> _Problem details_: Bring together all lines of the material below that contain the string "internal".

> _Available data_:
+-------+
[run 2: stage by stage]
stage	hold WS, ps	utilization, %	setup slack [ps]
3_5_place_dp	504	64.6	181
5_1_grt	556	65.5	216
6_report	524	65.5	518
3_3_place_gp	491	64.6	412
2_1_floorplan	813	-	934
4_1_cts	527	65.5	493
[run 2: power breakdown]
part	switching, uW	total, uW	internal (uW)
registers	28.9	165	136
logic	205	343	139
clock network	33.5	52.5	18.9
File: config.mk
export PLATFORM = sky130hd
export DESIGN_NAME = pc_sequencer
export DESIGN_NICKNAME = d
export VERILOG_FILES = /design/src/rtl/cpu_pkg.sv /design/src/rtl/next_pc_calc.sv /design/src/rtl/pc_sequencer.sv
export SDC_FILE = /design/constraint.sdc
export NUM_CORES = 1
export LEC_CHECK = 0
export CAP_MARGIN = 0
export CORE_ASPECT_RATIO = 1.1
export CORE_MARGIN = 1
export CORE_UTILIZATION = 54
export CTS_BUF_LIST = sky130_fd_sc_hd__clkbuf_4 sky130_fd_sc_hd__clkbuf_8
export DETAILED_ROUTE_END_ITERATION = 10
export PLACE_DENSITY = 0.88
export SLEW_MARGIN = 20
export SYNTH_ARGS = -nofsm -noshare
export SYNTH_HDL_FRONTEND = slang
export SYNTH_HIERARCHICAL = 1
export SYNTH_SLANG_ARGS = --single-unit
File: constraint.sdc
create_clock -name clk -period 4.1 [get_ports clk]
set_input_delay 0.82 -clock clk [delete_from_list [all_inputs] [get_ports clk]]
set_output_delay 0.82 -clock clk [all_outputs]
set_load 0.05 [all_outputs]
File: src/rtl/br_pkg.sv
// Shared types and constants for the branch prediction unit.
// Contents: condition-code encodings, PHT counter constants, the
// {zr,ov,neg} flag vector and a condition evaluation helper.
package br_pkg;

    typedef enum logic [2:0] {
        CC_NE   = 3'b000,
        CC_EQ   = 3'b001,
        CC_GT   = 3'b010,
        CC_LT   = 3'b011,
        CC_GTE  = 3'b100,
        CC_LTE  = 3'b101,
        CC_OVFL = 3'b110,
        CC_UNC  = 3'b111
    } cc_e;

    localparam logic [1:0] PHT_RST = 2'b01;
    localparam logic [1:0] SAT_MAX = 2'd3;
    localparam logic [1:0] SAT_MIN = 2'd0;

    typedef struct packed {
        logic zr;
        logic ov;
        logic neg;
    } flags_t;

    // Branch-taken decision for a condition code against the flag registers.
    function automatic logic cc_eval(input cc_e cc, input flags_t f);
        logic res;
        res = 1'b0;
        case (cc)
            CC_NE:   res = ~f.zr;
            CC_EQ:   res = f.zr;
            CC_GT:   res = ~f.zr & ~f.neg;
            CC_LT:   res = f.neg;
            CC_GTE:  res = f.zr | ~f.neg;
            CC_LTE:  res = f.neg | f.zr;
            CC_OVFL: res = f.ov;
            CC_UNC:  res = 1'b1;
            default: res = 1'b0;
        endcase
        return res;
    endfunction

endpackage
+-------+
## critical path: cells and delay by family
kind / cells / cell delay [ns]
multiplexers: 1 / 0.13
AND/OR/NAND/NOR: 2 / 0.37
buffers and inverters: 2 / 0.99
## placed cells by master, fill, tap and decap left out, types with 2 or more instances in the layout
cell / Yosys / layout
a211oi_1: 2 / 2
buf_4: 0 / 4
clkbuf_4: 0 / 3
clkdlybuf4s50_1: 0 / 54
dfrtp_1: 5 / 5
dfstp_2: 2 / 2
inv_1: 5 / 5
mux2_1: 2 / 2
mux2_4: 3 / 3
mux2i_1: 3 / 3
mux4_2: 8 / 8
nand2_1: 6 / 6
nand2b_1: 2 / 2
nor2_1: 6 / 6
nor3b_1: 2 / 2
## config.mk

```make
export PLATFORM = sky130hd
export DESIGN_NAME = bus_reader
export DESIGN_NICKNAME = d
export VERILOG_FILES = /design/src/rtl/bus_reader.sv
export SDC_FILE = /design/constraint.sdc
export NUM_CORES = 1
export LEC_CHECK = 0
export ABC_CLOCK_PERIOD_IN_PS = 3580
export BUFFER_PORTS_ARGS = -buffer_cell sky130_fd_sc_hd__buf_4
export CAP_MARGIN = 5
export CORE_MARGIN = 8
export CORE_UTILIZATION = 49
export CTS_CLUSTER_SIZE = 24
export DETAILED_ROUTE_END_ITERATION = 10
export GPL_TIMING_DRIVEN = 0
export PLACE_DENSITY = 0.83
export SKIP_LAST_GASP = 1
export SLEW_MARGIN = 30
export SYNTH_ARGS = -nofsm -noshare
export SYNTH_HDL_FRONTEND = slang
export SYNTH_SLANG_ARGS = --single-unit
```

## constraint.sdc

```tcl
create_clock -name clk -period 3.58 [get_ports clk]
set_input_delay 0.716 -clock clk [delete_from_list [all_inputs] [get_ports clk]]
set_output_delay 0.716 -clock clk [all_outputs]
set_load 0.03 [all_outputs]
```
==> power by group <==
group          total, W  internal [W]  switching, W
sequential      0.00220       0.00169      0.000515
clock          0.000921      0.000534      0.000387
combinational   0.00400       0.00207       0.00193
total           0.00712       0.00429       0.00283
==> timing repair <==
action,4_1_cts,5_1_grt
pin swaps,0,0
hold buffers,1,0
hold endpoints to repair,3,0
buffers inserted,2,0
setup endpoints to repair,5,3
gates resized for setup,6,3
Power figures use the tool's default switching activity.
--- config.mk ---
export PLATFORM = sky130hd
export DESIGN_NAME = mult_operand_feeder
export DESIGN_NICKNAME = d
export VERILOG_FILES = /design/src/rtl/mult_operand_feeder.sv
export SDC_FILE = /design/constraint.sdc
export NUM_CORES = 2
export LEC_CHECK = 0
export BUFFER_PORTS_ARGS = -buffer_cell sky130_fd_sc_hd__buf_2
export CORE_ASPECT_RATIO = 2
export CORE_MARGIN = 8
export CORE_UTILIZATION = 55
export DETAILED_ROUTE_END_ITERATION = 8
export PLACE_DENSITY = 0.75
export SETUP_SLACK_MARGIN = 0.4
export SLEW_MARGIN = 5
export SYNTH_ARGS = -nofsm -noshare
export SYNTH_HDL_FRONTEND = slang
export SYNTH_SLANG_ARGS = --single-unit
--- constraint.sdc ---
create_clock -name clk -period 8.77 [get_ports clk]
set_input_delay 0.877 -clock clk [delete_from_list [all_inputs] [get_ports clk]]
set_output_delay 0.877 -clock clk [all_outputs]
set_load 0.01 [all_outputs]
+-------+
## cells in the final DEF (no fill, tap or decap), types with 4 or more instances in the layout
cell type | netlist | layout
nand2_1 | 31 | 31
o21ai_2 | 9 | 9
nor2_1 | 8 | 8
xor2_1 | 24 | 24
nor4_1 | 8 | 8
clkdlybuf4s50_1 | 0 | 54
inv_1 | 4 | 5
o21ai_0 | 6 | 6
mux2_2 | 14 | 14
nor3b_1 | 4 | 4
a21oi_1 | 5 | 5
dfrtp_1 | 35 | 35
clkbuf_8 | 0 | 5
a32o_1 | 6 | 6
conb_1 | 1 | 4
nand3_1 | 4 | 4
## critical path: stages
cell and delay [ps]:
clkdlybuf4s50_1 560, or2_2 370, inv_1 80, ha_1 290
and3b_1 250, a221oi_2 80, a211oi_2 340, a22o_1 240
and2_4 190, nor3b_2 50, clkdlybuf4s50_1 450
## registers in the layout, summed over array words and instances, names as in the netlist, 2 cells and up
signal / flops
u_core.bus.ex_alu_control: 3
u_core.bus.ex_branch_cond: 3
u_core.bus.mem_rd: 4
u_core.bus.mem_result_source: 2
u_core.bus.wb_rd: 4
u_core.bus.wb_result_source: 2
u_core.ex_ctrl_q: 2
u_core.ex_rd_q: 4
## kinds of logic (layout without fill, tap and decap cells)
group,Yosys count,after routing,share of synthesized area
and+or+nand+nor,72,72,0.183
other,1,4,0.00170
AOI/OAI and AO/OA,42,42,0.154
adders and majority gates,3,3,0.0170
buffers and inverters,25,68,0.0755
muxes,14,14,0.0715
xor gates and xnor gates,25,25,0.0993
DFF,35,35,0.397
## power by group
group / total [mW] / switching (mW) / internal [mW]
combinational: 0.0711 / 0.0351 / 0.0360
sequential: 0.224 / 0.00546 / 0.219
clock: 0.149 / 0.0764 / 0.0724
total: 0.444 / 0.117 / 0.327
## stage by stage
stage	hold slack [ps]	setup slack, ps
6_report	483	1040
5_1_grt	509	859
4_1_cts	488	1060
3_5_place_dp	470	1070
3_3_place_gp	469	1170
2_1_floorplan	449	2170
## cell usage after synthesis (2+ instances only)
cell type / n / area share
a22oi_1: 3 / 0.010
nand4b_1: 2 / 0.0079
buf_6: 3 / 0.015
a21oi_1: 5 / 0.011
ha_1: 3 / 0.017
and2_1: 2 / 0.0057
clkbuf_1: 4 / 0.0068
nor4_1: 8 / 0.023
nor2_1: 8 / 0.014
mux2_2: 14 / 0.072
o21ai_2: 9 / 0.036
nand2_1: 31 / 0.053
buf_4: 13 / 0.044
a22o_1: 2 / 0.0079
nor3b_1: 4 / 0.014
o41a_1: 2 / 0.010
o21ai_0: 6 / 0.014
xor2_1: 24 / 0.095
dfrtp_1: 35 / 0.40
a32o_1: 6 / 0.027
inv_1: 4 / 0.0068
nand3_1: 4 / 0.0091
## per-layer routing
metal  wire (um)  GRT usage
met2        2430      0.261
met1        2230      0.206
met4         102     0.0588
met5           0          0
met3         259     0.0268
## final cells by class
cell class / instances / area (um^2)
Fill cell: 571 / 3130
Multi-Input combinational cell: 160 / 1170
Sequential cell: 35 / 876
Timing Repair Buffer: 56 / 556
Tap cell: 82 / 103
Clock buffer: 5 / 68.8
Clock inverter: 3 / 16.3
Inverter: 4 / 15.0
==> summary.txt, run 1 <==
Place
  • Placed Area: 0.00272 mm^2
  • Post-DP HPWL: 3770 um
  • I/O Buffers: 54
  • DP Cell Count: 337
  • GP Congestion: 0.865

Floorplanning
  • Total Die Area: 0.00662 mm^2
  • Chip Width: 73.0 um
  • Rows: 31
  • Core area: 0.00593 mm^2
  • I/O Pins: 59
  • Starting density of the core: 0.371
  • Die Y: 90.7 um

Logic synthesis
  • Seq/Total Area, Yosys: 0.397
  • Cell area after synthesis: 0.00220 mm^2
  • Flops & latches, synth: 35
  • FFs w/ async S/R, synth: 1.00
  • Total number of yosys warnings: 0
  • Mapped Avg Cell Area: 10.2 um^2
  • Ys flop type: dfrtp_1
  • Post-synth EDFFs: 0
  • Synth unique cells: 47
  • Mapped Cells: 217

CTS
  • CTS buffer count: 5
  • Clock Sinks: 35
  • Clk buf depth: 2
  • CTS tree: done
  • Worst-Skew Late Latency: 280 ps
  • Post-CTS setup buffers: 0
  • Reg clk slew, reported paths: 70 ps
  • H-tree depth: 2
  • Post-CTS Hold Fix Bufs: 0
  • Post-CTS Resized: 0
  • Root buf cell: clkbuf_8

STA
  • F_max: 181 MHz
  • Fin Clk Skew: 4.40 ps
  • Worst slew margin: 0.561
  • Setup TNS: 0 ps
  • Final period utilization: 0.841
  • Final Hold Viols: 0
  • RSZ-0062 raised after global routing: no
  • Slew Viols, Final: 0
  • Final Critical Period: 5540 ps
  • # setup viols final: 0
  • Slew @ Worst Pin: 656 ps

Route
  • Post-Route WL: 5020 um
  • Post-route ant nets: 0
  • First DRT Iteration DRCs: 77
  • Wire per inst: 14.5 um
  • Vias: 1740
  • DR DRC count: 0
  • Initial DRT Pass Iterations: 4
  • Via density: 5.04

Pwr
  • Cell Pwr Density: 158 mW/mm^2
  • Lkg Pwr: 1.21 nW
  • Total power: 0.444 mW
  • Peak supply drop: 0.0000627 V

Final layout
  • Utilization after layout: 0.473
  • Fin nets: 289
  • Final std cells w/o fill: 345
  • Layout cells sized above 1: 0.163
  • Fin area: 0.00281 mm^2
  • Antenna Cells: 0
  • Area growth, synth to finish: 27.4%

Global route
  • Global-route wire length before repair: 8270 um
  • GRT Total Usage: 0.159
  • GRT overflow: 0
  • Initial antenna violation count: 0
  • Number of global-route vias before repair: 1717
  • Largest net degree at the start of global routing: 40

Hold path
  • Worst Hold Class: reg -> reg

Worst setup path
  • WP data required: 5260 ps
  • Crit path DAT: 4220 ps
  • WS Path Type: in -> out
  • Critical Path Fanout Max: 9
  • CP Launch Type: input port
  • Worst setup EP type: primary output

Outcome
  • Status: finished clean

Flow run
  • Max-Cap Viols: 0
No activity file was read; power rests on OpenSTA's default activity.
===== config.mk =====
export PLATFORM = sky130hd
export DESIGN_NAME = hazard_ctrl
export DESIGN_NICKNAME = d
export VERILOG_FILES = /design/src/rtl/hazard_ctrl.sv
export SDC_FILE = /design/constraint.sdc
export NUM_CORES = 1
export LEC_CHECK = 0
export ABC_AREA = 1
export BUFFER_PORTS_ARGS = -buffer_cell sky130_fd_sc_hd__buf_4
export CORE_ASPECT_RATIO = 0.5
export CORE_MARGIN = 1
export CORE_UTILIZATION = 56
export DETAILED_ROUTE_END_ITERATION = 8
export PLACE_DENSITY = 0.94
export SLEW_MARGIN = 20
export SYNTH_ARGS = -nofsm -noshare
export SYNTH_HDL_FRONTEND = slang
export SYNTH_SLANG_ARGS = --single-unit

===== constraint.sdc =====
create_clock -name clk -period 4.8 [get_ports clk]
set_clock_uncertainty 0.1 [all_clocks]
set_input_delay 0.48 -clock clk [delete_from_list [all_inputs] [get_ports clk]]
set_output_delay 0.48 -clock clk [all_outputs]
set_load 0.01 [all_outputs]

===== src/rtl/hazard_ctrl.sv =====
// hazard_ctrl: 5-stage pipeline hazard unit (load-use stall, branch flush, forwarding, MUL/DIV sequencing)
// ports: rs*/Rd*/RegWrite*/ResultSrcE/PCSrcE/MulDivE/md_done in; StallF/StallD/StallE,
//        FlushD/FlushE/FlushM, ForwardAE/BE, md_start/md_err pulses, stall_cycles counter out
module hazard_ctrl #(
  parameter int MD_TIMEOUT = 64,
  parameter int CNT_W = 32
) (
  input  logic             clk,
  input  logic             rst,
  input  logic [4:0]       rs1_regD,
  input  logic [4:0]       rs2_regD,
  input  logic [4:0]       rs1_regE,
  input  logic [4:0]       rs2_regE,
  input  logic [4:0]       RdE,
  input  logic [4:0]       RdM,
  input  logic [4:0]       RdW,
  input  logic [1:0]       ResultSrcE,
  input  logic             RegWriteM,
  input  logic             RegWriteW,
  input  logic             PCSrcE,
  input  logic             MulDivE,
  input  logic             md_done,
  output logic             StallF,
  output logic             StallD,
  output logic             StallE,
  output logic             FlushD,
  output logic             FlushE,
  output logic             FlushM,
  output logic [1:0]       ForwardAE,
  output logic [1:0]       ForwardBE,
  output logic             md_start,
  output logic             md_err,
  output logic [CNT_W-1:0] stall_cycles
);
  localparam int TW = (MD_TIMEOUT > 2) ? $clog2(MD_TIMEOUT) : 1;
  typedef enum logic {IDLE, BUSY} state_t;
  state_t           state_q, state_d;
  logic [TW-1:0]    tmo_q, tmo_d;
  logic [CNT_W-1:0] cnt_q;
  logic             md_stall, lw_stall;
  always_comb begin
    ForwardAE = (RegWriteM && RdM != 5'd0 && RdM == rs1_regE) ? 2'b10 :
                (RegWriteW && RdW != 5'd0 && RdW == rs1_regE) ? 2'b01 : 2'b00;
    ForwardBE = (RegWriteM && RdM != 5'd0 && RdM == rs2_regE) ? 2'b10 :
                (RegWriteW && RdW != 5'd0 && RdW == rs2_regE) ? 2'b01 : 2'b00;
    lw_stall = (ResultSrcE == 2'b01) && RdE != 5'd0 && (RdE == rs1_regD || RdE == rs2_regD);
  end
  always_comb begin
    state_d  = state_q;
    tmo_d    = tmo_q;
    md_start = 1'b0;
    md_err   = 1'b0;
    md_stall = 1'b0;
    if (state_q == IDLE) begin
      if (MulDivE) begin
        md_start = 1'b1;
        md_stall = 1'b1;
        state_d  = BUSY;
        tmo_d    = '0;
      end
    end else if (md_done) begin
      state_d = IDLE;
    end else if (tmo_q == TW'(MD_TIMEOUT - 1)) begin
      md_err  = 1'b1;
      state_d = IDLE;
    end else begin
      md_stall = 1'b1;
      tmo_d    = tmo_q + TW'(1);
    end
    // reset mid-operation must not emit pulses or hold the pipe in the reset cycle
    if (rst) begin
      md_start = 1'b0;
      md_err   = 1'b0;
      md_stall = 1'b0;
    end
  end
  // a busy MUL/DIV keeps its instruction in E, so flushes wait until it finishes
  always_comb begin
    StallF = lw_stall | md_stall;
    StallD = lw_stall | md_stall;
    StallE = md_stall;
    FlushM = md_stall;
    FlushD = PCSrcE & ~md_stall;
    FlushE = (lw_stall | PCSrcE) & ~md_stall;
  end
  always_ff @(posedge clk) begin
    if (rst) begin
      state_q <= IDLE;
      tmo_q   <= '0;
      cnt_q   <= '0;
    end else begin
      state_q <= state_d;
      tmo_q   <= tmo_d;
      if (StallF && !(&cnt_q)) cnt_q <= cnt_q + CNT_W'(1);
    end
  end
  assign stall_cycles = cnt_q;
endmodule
+-------+
> _Written response_:
part	switching, uW	total, uW	internal (uW)
group          total, W  internal [W]  switching, W
group / total [mW] / switching (mW) / internal [mW]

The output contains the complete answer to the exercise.